Oktoberfest goes global

19 September 2014

Written by: Erin Leeder

It may have started as a wedding celebration, but Oktoberfest has grown in popularity in its home city of Munich and is even celebrated away from German borders.

“Oktoberfest is a big thing for us. The Irish celebrate St Patrick’s Day in one day, we do it in three weeks,” says Hofbrauhaus Melbourne co-owner Eugen Zerdanowski.

Zerdanowski is from a small town outside of Munich, Germany. He says that when people go to Oktoberfest, it’s all about having a good time, regardless of their race or their socio-economic status.

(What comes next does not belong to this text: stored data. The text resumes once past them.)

This design comes from an exercise in tuning for small area, a short achievable clock period and few clock cycles per item on the open sky130 flow, not from production work.
No run shown here included a check of the RTL's function; only the layout flow was run.

==> flow/design.v, too long to show whole: its modules and the start of the top module <==
// module gdd_date_unit: 105 lines
// module gdd_diff: 289 lines
// module gdd_fa: 4 lines
// module gdd_ha: 4 lines
// module gdd_pg: 4 lines
// module gdd_g: 3 lines
// module gregorian_date_difference_days: 364 lines
module gregorian_date_difference_days (
  input  logic        clk_i,
  input  logic        rst_ni,
  input  logic        s_axis_tvalid_i,
  output logic        s_axis_tready_o,
  input  logic [71:0] s_axis_tdata_i,
  output logic        m_axis_tvalid_o,
  input  logic        m_axis_tready_i,
  output logic [31:0] m_axis_tdata_o,
  output logic [0:0]  m_axis_tuser_o
);
  // ...
==> flow/flow/run.sh <==
#!/bin/bash
# The standard layout, with the port buffers made from the platform's
# smallest plain buffer instead of the delay buffer the flow picks.
set -euo pipefail
export BUFFER_PORTS_ARGS="-buffer_cell sky130_fd_sc_hd__buf_1"
bash standard.sh > standard.log 2>&1
==> flow/standard.sh <==
#!/bin/bash
# synth_recipe.tcl (not shown) runs the flow's synth.tcl, then flattens the netlist and writes it again
# the make line also repeats each setting of config.mk as NAME=value (left out here)
make -C /OpenROAD-flow-scripts/flow DESIGN_CONFIG=/design/flow/config.mk WORK_HOME=/design/flow/orfs CLKGATE_MAP_FILE= SYNTH_SCRIPT=/design/flow/synth_recipe.tcl "${@:-finish}"
==> flow/config.mk <==
export PLATFORM = sky130hd
export DESIGN_NAME = gregorian_date_difference_days
export DESIGN_NICKNAME = gregorian_date_difference_days
export VERILOG_FILES = /design/flow/design.v
export SDC_FILE = /design/flow/constraint.sdc
export NUM_CORES = 4
export LEC_CHECK = 0
export CAP_MARGIN = 20
export CORE_MARGIN = 2
export CORE_UTILIZATION = 50
export CTS_BUF_LIST = sky130_fd_sc_hd__clkbuf_4 sky130_fd_sc_hd__clkbuf_8
export SLEW_MARGIN = 20
export SYNTH_HIERARCHICAL = 1
export SYNTH_MINIMUM_KEEP_SIZE = 0
==> flow/constraint.sdc <==
create_clock -name core_clock -period 8.5 [get_ports {clk_i}]
set_input_delay 1.7000 -clock core_clock [delete_from_list [all_inputs] [get_ports {clk_i}]]
set_output_delay 1.7000 -clock core_clock [all_outputs]
set_load 0.01 [all_outputs]
==> impl_metrics.yaml, run 1 <==
synth:
  synth_xor_area_share_pct: 5.74
  yosysWarnings: 7
  synthTopCellsByCount: "271 x inv_1, 225 x ha_1, 187 x a21o_1, 130 x and2_1, 130 x edfxtp_1"
  ys.flop_type: "edfxtp_1"
  ys_seq_elements: 133
  synth_top_family_by_area: "adder cells"
hold_path:
  min_path_type: "register to register"
route:
  drt.antenna.violating_nets: 0
  dr_wl_met2_um: 14500
  wl_met1_um: 14600
setup_path:
  crit_type: "register to register"
  critPathCaptureType: "register"
  cp_slowest_cell: "fa_1"
  crit_family: "adder cells"
  start_kind: "register"
grt:
  grt_pass1_wl_um: 50500
  grt_use_total_pct: 20.6
  first_global_vias: 10100
die:
  num_rows: 63
  die-area_um2: 31800
  io_pins: 111
  start_util_pct: 51.0
  coreArea_um2: 29800
clock_network:
  cts.clk_slew.worst_paths_ns: 0.10
  cts_tree: "built"
  cts.sinks: 133
  root_buffer: "clkbuf_8"
finish:
  final-clk-cell-share_pct: 2.58
  nFlopsAndLatches: 133
  comb.multi_input.count: 974
  antennaDiodeCount: 1
  instances_no_fill: 1909
  fin_nets: 1928
outcome:
  outcome: "timing/DRC/antenna clean"
==> run 2, diff against run 1 <==
--- a/flow/config.mk
+++ b/flow/config.mk
@@ -9,5 +9,4 @@
 export CORE_MARGIN = 2
 export CORE_UTILIZATION = 50
-export CTS_BUF_LIST = sky130_fd_sc_hd__clkbuf_4 sky130_fd_sc_hd__clkbuf_8
 export SLEW_MARGIN = 20
 export SYNTH_HIERARCHICAL = 1
==> impl_metrics.yaml, run 2 <==
outcome:
  outcome: "timing/DRC/antenna clean"
synth:
  synth_top_area_share_pct: 25.7
  synth_async_sr_flop_share_pct: 2.26
  avgSynthCellArea_um2: 10.5
  synth_area_leaders: "edfxtp_1 26%, ha_1 19%, fa_1 16%"
  synth_top_area_cell: "edfxtp_1"
  synth_edf_count: 130
  synthCells: 1443
  ys.flop_type: "edfxtp_1"
  synth_area_um2: 15200
  synthTopCellsByCount: "271 x inv_1, 225 x ha_1, 187 x a21o_1, 130 x and2_1, 130 x edfxtp_1"
  ys_seq_elements: 133
  synth_cell_types: 59
  seq_area_frac_synth_pct: 26.2
  synth.most_common_cell: "inv_1"
  yosysWarnings: 7
finish:
  mostFrequentLayoutCell: "inv_1"
  final_core_util_pct: 54.4
  fin_area_um2: 16200
  largest_reg_flops: 26
  area_growth_syn_to_layout_pct: 6.79
  fin_nets: 1928
  largest_register: "days3"
  final_cell_mix: "271 x inv_1, 225 x ha_1, 187 x a21o_1, 130 x and2_1, 130 x edfxtp_1"
  drive_gt1_share_pct: 4.22
timing:
  slew_violations: 0
  timing.final.crit_share_pct: 50.5
  worstMarginPinSlew_ns: 0.936
  clock.fmax_mhz: 233
  setup_viol: 0
  slew_headroom_pct: 37.6
  tns_ns: 0
  rsz0062_at_grt: "false"
  hold_viol: 0
  clock_skew_ns: 0.0103
  period_minus_slack_ns: 4.29
grt:
  grt_overflow: 0
  grt_max_degree: 73
  grt_use_total_pct: 20.7
  first_global_vias: 10100
  antenna_found_initial: 1
  grt_pass1_wl_um: 50600
setup_path:
  crit_fanout: 6
  critPathCaptureType: "register"
  cp.required_ns: 8.68
  crit_type: "register to register"
  crit_arrival_ns: 4.47
  start_kind: "register"
route:
  wl_um: 30500
  dr.pass1.iters: 4
  drtIter0Drc: 324
  vias_per_cell: 5.07
  vias: 9674
  drc: 0
  drt.antenna.violating_nets: 0
  routedWlPerCell_um: 16.0
placement:
  dp_hpwl_um: 26000
  place_area_um2: 15600
  place.gp.congestion: 0.856
  portBuffers: 104
die:
  fp.dieW_um: 178
  dieHeight_um: 178
  coreArea_um2: 29800
  io_pins: 111
  die-area_um2: 31800
  num_rows: 63
  start_util_pct: 51.0
clock_network:
  cts.clk_slew.worst_paths_ns: 0.07
  post_cts_buffers: 0
  root_buffer: "clkbuf_16"
  cts.sinks: 133
  htree_levels: 4
  numCtsBuffers: 17
  clk_latency_ns: 0.43
  clockBufferDepth: 2
  cts_tree: "built"
  cts_resized: 0
  cts_hold_buf: 0
hold_path:
  min_path_type: "register to register"
run:
  maxCapViolCount: 0
## run 2: final timing paths
check | cells past startpoint | startpoint | slack, ns | end
max in group asynchronous | 1 | rst_ni | 7.28 | v2_q
setup reg to reg | 11 | dy2[3] | 4.21 | days3[24]
min in group asynchronous | 1 | rst_ni | 1.07 | v3_q
hold / removal | 1 | v2_q | 0.46 | v3_q
hold reg to reg | 1 | v2_q | 0.46 | v3_q
setup / recovery | 11 | dy2[3] | 4.21 | days3[24]
## run 2: cells by family after synthesis
group           Yosys count  share of synthesized area (%)
xor+xnor                 91                           5.74
fa+ha+maj               347                           34.6
other cells               3                         0.0741
simple gates            236                           9.02
flops                   133                           26.2
buf+inv                 343                           10.1
mux                      11                          0.914
compound gates          279                           13.4
## run 2: cell type report
class                      count  area [um^2]
fill                        2705        13600
multi-input combinational    974         9710
sequential                   133         3980
inverter                     273         1020
tap                          390          488
clock buffer                  18          439
timing repair buffer         106          405
clock inverter                14          166
antenna                        1         2.50
## run 2: per-layer routing
metal / share of wire (%) / GRT usage [%]
met5: 0 / 0
met4: 1.2 / 4.67
met3: 2.5 / 2.69
met2: 48 / 34.5
met1: 48 / 28.8
## run 2: critical path: stages, from the launching register on
cell      delay (ns)
edfxtp_1        0.59
fa_1            0.63
fa_1            0.45
fa_1            0.54
fa_1            0.41
ha_1            0.35
and2_1          0.20
a21o_1          0.18
a21o_1          0.20
a21o_1          0.18
a21o_1          0.16
xor2_1          0.16
## run 2: per-stage QoR
stage	cells	hold WS (ns)	setup slack, ns
5_1_grt	1908	0.500	4.04
6_report	1909	0.463	4.21
3_3_place_gp	1876	0.437	4.02
4_1_cts	1908	0.471	4.18
2_1_floorplan	1450	0.400	1.83
3_5_place_dp	1876	0.455	3.95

The first Oktoberfest celebration was on October 12, 1810, when Crown Prince Ludwig of Bavaria married Princess Therese of Saxony-Hildburghausen.

He wanted commoners to attend the ceremony, so it took place in a meadow outside the Munich city gates now known as Theresienwiese (Therese’s meadow) or the Wiesn in the local vernacular.


Since then, it has become arguably the most well-known of German festivals and its popularity has spread worldwide. The 2011 Oktoberfest holds the record for the most beer consumption, when 6.9 million visitors consumed 7.9 million litres of beer.

Melburnians will be able to celebrate as well, with German bars such as Hofbrauhaus, Hophaus and the Munich Brauhaus promoting the festivities this year, with celebrations kicking off at the same time as the Oktoberfest in Munich.

“The beer culture in Melbourne is growing [and] German beers are some of the best in the world,” says Hophaus manager Scott Highfield.

Although the festival is now famous for the huge quantities of beer supplied during the 16-day event, the first ceremony featured horse racing and not a single drop of the godly nectar.

On the first day of the festival there is a 12-gun salute, with the Mayor of Munich opening Oktoberfest by tapping the first keg at 12:00 pm. Spaten supply the beer for the official keg tapping and the brewery has been supplying beer to the festival since 1872.

The beers at Oktoberfest come from breweries based around Munich and they have to be brewed according to the Bavarian Beer Laws of 1516.

“The law came out that only three ingredients can be used to brew this drink” and by doing this, it “gives the beer the freshness and the purity,” says Zerdanowski.

Oktoberfest was prolonged and brought back to September so people could drink under better weather conditions in Munich. Although this event is traditionally a Bavarian one, the festivities are not just confined to the Wiesn.

The German diaspora around the world and descendants of German immigrants also celebrate Oktoberfest in their homelands. Anyone can search for videos on YouTube that feature keg tappings from different parts of the world and even a few failed attempts have been uploaded too.

There are numerous cities in the USA that celebrate Oktoberfest, but the largest celebration is the Oktoberfest Zinzinnati, which runs for three days in September and on average, 500,000 people attend the festivities annually.

Blumenau is a city in southern Brazil with a large German community and the festivities there will run from October 8-26 this year. Despite having a population of around 310,000, the Oktoberfest in Blumenau is a great tourist attraction for the area and the festivities bring in around 600,000 people a year.

Canada’s major Oktoberfest celebrations are held in the twin towns of Kitchener and Waterloo in the province of Ontario. The Kitchener-Waterloo Oktoberfest starts on the Friday before Canadian Thanksgiving and it usually runs for nine days.

This year’s Melbourne celebrations commence September 20, and finish on October 5.